Rapid determination of adulteration of clove essential oil with benzyl alcohol and ethyl acetate: Towards quality control analysis by FTIR with chemometrics

Abstract

In this study, Fourier transform infrared (FTIR) spectroscopy in tandem with chemometrics was used for the discrimination and quantification of the adulterants, such as benzyl alcohol (B) and ethyl acetate (E) in clove essential oil (CO). Different multivariate models with various spectral derivatization methods were developed and their analysis abilities the adulterants were compared using statistical quality parameters. To discriminate the adulterations thanks to the FTIR data, 130 chemometric models were built by principal component analysis (PCA) algorithm. The statistical performances of the PCA models developed were evaluated by the number of samples outside of explained variance (95 %) and eigen value. To quantify the adulterant concentrations in CO samples, 117 partial least squares (PLS) regression models employing the FTIR data were developed. To find out the best PLS model, the root mean square error of prediction (RMSEP), and root mean square error of cross-validation (RMSECV) were mainly used. Root mean square error of calibration (RMSEC) and R-square were also evaluated.
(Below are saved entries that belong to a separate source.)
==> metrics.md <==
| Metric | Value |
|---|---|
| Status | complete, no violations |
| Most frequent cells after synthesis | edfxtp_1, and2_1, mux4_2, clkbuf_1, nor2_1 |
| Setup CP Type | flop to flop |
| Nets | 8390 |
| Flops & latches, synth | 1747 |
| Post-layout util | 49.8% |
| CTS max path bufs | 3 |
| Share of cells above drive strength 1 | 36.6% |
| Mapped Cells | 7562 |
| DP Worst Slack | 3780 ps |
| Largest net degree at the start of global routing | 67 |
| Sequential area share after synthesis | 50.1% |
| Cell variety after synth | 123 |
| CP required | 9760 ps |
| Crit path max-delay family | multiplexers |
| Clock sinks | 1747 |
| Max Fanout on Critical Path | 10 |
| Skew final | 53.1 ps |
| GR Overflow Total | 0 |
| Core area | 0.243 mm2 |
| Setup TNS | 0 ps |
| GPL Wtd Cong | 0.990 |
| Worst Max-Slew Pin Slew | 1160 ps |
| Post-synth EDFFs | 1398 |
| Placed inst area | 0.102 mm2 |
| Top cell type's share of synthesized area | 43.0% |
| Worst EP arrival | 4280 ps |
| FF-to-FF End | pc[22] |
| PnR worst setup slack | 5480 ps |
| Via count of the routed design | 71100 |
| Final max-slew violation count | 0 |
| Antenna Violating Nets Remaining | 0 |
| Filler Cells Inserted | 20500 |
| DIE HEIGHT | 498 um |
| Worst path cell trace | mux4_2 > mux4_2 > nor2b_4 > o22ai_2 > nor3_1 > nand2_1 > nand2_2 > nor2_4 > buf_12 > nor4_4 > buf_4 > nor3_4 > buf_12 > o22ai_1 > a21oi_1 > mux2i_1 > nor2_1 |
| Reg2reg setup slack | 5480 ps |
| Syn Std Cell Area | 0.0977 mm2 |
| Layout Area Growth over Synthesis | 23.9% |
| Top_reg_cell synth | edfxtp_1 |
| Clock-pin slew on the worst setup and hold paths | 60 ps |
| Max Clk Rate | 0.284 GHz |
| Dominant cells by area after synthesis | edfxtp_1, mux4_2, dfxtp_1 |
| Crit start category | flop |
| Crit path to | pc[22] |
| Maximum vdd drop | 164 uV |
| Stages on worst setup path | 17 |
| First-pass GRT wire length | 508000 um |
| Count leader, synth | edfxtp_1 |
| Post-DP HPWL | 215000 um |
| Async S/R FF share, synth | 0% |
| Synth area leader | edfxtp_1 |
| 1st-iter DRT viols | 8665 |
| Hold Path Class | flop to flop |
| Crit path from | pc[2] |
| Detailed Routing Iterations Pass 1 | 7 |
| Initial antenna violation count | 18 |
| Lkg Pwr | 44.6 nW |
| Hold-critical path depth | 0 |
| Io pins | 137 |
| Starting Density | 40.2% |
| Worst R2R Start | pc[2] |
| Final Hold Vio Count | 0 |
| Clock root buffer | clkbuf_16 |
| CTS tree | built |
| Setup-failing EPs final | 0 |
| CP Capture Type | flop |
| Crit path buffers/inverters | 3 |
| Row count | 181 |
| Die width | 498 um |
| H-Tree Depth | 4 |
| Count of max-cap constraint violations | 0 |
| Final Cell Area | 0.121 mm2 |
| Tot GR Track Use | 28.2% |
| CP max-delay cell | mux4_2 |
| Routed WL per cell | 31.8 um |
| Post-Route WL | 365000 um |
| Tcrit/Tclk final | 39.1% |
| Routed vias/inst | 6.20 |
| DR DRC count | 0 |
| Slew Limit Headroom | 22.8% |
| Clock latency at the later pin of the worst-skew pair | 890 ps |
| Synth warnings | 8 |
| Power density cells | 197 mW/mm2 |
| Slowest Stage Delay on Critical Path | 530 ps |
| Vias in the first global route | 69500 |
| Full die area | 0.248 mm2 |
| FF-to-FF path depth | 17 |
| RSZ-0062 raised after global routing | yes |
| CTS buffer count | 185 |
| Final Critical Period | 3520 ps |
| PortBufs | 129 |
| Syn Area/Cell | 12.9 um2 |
This design comes from an exercise in tuning for small area and a short achievable clock period on the open sky130 flow, not from production work.
In this exercise RTL edits were held to simulation tests only and were not proved equivalent to the original.
Power and IR drop assume default switching activity.

==> v2: inputs <==
==> flow/design.v (excerpt) <==
module shared_ram_arbiter #(
    parameter int WIDTH      = 12,
    parameter int DEPTH      = 256,
    parameter int ADDR_WIDTH = $clog2(DEPTH),
    parameter int N_PORTS    = 4
) (
    input  logic                          clk,
    input  logic                          rst,
    input  logic [N_PORTS-1:0]            req,
    input  logic [N_PORTS-1:0]            wrEn,
    input  logic [N_PORTS*ADDR_WIDTH-1:0] addr,
    input  logic [N_PORTS*WIDTH-1:0]      dataIn,
    input  logic                          clrStart,
    output logic [N_PORTS-1:0]            grant,
    output logic [N_PORTS-1:0]            rdValid,
    output logic [WIDTH-1:0]              dataOut,
    output logic                          clrBusy
);
==> module shared_ram_arbiter, before the edit <==
module shared_ram_arbiter #(
    parameter int WIDTH      = 12,
    parameter int DEPTH      = 256,
    parameter int ADDR_WIDTH = $clog2(DEPTH),
    parameter int N_PORTS    = 4
) (
    input  logic                          clk,
    input  logic                          rst,
    input  logic [N_PORTS-1:0]            req,
    input  logic [N_PORTS-1:0]            wrEn,
    input  logic [N_PORTS*ADDR_WIDTH-1:0] addr,
    input  logic [N_PORTS*WIDTH-1:0]      dataIn,
    input  logic                          clrStart,
    output logic [N_PORTS-1:0]            grant,
    output logic [N_PORTS-1:0]            rdValid,
    output logic [WIDTH-1:0]              dataOut,
    output logic                          clrBusy
);
    localparam int PTR_W = $clog2(N_PORTS);
    typedef enum logic {
        IDLE  = 1'b0,
        CLEAR = 1'b1
    } state_e;
    state_e                  state_q, state_d;
    logic [ADDR_WIDTH-1:0]   cnt_q, cnt_d;
    logic [PTR_W-1:0]        last_q, last_d;
    logic [N_PORTS-1:0]      rd_valid_q, rd_valid_d;
    logic [WIDTH-1:0]        data_out_q, data_out_d;
    logic                    clr_busy_q, clr_busy_d;
    logic [WIDTH-1:0]        mem_q [DEPTH];
    logic                    gnt_any;
    logic [PTR_W-1:0]        gnt_idx;
    logic [ADDR_WIDTH-1:0]   sel_addr;
    logic [WIDTH-1:0]        sel_data;
    logic                    sel_wr;
    always_comb begin
        int cand;
        cand    = 0;
        gnt_any = 1'b0;
        gnt_idx = '0;
        if (state_q == IDLE && !clrStart && !rst) begin
            for (int k = 1; k <= N_PORTS; k++) begin
                cand = (int'(last_q) + k) % N_PORTS;
                if (!gnt_any && req[cand]) begin
                    gnt_any = 1'b1;
                    gnt_idx = PTR_W'(cand);
                end
            end
        end
    end
    assign grant    = gnt_any ? (N_PORTS'(1) << gnt_idx) : '0;
    assign sel_addr = addr[gnt_idx*ADDR_WIDTH +: ADDR_WIDTH];
    assign sel_data = dataIn[gnt_idx*WIDTH +: WIDTH];
    assign sel_wr   = wrEn[gnt_idx];
    always_comb begin
        state_d    = state_q;
        cnt_d      = cnt_q;
        last_d     = last_q;
        rd_valid_d = '0;
        data_out_d = data_out_q;
        clr_busy_d = clr_busy_q;
        unique case (state_q)
            IDLE: begin
                if (clrStart) begin
                    state_d    = CLEAR;
                    cnt_d      = '0;
                    clr_busy_d = 1'b1;
                end else if (gnt_any) begin
                    last_d = gnt_idx;
                    if (!sel_wr) begin
                        rd_valid_d = grant;
                        data_out_d = mem_q[sel_addr];
                    end
                end
            end
            CLEAR: begin
                if (cnt_q == ADDR_WIDTH'(DEPTH - 1)) begin
                    state_d    = IDLE;
                    cnt_d      = '0;
                    clr_busy_d = 1'b0;
                end else begin
                    cnt_d = cnt_q + ADDR_WIDTH'(1);
                end
            end
        endcase
    end
    always_ff @(posedge clk or posedge rst) begin
        if (rst) begin
            state_q    <= IDLE;
            cnt_q      <= '0;
            last_q     <= PTR_W'(N_PORTS - 1);
            rd_valid_q <= '0;
            data_out_q <= '0;
            clr_busy_q <= 1'b0;
        end else begin
            state_q    <= state_d;
            cnt_q      <= cnt_d;
            last_q     <= last_d;
            rd_valid_q <= rd_valid_d;
            data_out_q <= data_out_d;
            clr_busy_q <= clr_busy_d;
        end
    end
    always_ff @(posedge clk) begin
        if (state_q == CLEAR) begin
            mem_q[cnt_q] <= '0;
        end else if (gnt_any && sel_wr) begin
            mem_q[sel_addr] <= sel_data;
        end
    end
    assign rdValid = rd_valid_q;
    assign dataOut = data_out_q;
    assign clrBusy = clr_busy_q;
endmodule
Background: an optimization exercise with open tools, aiming at small area, a short achievable clock period and few clock cycles per item. Do not read the settings as production practice. Only simulation tests tie the RTL to the original design; equivalence was not proved. Power is estimated from default activity; no workload was simulated.

// ai_density_engine
module ai_density_engine #(
    parameter int                     GRID       = 10,
    parameter int                     NUM_SHIPS  = 5,
    parameter logic [4*NUM_SHIPS-1:0] SHIP_LENS  = {4'd2, 4'd3, 4'd3, 4'd4, 4'd5},
    parameter int                     CW         = 8,
    parameter int                     HIT_WEIGHT = 4
) (
    input  logic                  clock,
    input  logic                  reset,
    input  logic [1:0]            addr,
    input  logic                  write_en,
    input  logic [GRID*GRID-1:0]  data_in,
    output logic                  wait_request,
    output logic [GRID*GRID+3:0]  data_out
);
    localparam int N = 100;
    logic [N-1:0] fired;       
    logic [N-1:0] hit;
    logic [4:0]   ships;
    logic         busy;
    logic [3:0]   rcnt;
    logic         res_valid;
    logic [6:0]   res_idx;
    logic [7:0]   res_max;
    logic         start;
    logic [3:0]   row;
    assign start = !busy && write_en && (addr == 2'd0);
    assign row   = busy ? rcnt : 4'd0;
    logic [3:0] vfb [10], vhb [10], vfa [10], vha [10];
    logic [3:0] vob, voa;
    always_comb begin
        for (int d = 1; d <= 4; d++) begin
            vob[d-1] = !(int'(row) >= d);
            voa[d-1] = !(int'(row) + d <= 9);
        end
        for (int c = 0; c < 10; c++) begin
            for (int d = 1; d <= 4; d++) begin
                vfb[c][d-1] = fired[(10-d)*10+c]; vhb[c][d-1] = hit[(10-d)*10+c];
                vfa[c][d-1] = fired[d*10+c];      vha[c][d-1] = hit[d*10+c];
            end
        end
    end
    logic [9:0][8:0] dh;
    logic [9:0]      dsum [10];
    if (1) begin : g_row
        logic [9:0] f, h;
        logic       s5, s4, s3a, s3b, s2;
        assign f   = fired[9:0];
        assign h   = hit[9:0];
        assign s5  = ships[0];
        assign s4  = ships[1];
        assign s3a = ships[2];
        assign s3b = ships[3];
        assign s2  = ships[4];
        logic v2_0;
        logic v2_1;
        logic v2_2;
        logic v2_3;
        logic v2_4;
        logic v2_5;
        logic v2_6;
  ...
==> flow/config.mk <==
export PLATFORM = sky130hd
export DESIGN_NAME = ai_density_engine
export DESIGN_NICKNAME = ai_density_engine
export VERILOG_FILES = /design/flow/design.v
export SDC_FILE = /design/flow/constraint.sdc
export NUM_CORES = 4
export LEC_CHECK = 0
export ABC_AREA = 1
export CAP_MARGIN = 80
export CORE_MARGIN = 2
export CORE_UTILIZATION = 60
export SLEW_MARGIN = 80
export SYNTH_HIERARCHICAL = 1
==> flow/constraint.sdc <==
create_clock -name core_clock -period 70.0 [get_ports {clock}]
set_input_delay 14.0000 -clock core_clock [delete_from_list [all_inputs] [get_ports {clock}]]
set_output_delay 14.0000 -clock core_clock [all_outputs]
set_load 0.01 [all_outputs]
standard.sh (not shown) runs the stock make flow with config.mk's settings and CLKGATE_MAP_FILE= SYNTH_SCRIPT=/design/flow/synth_recipe.tcl, a recipe that flattens the netlist after the stock synthesis.
==> flow/flow/run.sh <==
#!/bin/bash
# Standard layout, with the port buffers made from buf_2 cells instead of the
# default choice of buffer_ports.
set -o pipefail
export BUFFER_PORTS_ARGS="-buffer_cell sky130_fd_sc_hd__buf_2"
bash standard.sh 2>&1 | tee standard.log
The baseline went through all stages and came out clean.
Testbench counts at the start, summed over its fixed seeds: cycles 2,688, queries 192.
Edit:
--- a/flow/config.mk
+++ b/flow/config.mk
@@ -8,6 +8,6 @@
 export ABC_AREA = 1
-export CAP_MARGIN = 80
+export CAP_MARGIN = 45
 export CORE_MARGIN = 2
 export CORE_UTILIZATION = 60
-export SLEW_MARGIN = 80
+export SLEW_MARGIN = 45
 export SYNTH_HIERARCHICAL = 1
Result: Final cell count goes down by a few percent. Worst setup slack is worse by 0.042 ns. Non-clock buffer count is lower by 150. Clock-buffer cell count falls by 3. Design area came out lower by a few percent.

---

Starting RTL as in the previous note.
==> flow/config.mk <==
export PLATFORM = sky130hd
export DESIGN_NAME = ai_density_engine
export DESIGN_NICKNAME = ai_density_engine
export VERILOG_FILES = /design/flow/design.v
export SDC_FILE = /design/flow/constraint.sdc
export NUM_CORES = 4
export LEC_CHECK = 0
export ABC_AREA = 1
export CAP_MARGIN = 60
export CORE_MARGIN = 2
export CORE_UTILIZATION = 70
export SLEW_MARGIN = 60
export SYNTH_HIERARCHICAL = 1
==> flow/constraint.sdc <==
create_clock -name core_clock -period 70.0 [get_ports {clock}]
set_input_delay 14.0000 -clock core_clock [delete_from_list [all_inputs] [get_ports {clock}]]
set_output_delay 14.0000 -clock core_clock [all_outputs]
set_load 0.01 [all_outputs]
Scripts as last shown in full above: flow/flow/run.sh
The first run finished but fails on antenna violations.
Testbench counts at the start, summed over its fixed seeds: cycles 2,688, queries 192.
Edit:
- CORE_UTILIZATION: 70 -> 60
Result: Now the flow ran to the end with no violations; routed wire length is higher slightly; clock power is higher by a few percent; worst setup slack improved by 0.26 ns; final cell count is higher by a few percent; register-to-register slack got worse by 0.28 ns; first-iteration DRC count is lower by about a fifth; final area is higher slightly; die area is higher by about a fifth; core utilization is lower by 11 points.

---

ai_density_engine again, from the RTL that the note above started with.
export LEC_CHECK = 0
export ABC_AREA = 1
export CAP_MARGIN = 20
export CORE_MARGIN = 2
export CORE_UTILIZATION = 60
export SLEW_MARGIN = 20
export SYNTH_HIERARCHICAL = 1
create_clock -name core_clock -period 70.0 [get_ports {clock}]
Scripts as last shown in full above: flow/flow/run.sh
The starting point completed without violations.
Testbench counts at the start, summed over its fixed seeds: cycles 2,688, queries 192.
Then changed:
--- a/flow/config.mk
+++ b/flow/config.mk
@@ -8,6 +8,6 @@
 export ABC_AREA = 1
-export CAP_MARGIN = 20
+export CAP_MARGIN = 60
 export CORE_MARGIN = 2
 export CORE_UTILIZATION = 60
-export SLEW_MARGIN = 20
+export SLEW_MARGIN = 70
 export SYNTH_HIERARCHICAL = 1
The new run went through all stages and came out clean; via count is higher by 0.58%; cell area is higher by 2.6%; total power is higher by 0.96%; global-route usage is higher by 0.32 points.

## port drivers added, routing unchanged
The results above use ideal ports. As a check the final layouts listed here were re-extracted and re-timed, cells and wires unchanged.
Step 1 sets driving cells, clkbuf_16 on the clock port and buf_2 on the other inputs (assumed; they add their load-dependent delay and slew).
Step 2 times the ports against the registers' clock, not the clock port: input delays grow and output delays shrink by t, the midpoint of the rising clock arrivals with the driver on.
Three values: ideal ports, drivers, drivers and shift; two values: the first two.
run | t (ns) | slack for setup (ns) | cell pins on the clock port's net
the first run of note 1 | 0.613 | 39.940 / 39.916 / 39.916 | 1
the second run of note 1 | 0.611 | 39.898 / 39.878 / 39.878 | 1
the first run of note 2 | 0.611 | 40.152 / 40.124 / 40.124 | 1
the second run of note 2 | 0.607 | 40.412 / 40.390 / 40.390 | 1
the first run of note 3 | 0.605 | 39.459 / 39.433 / 39.433 | 1
the second run of note 3 | 0.603 | 40.287 / 40.264 / 40.264 | 1
For the first run of note 2, which loses most, drivers alone change the setup slack by -0.028 ns; drivers and shift together by -0.028 ns.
The best discrimination results were achieved using 1st derivative spectra in the region 3500-3100 cm−1 (SRB1) and 2nd derivative spectra in the region 1077-1008 cm-1 (SRE3) for the adulterants of B and E, respectively. The best PLS calibration results were obtained from the combinations of the normal spectra in the regions 3500-3100 cm−1, 1027-993 cm−1, and 756-569 cm−1 (SRBC) and SRE3 for the quantification of B and E, respectively. The results of the study indicated that FTIR with chemometrics could be used for simultaneously discrimination and quantification of the adulterants of B and E in COs without using any toxic chemicals or pretreatments.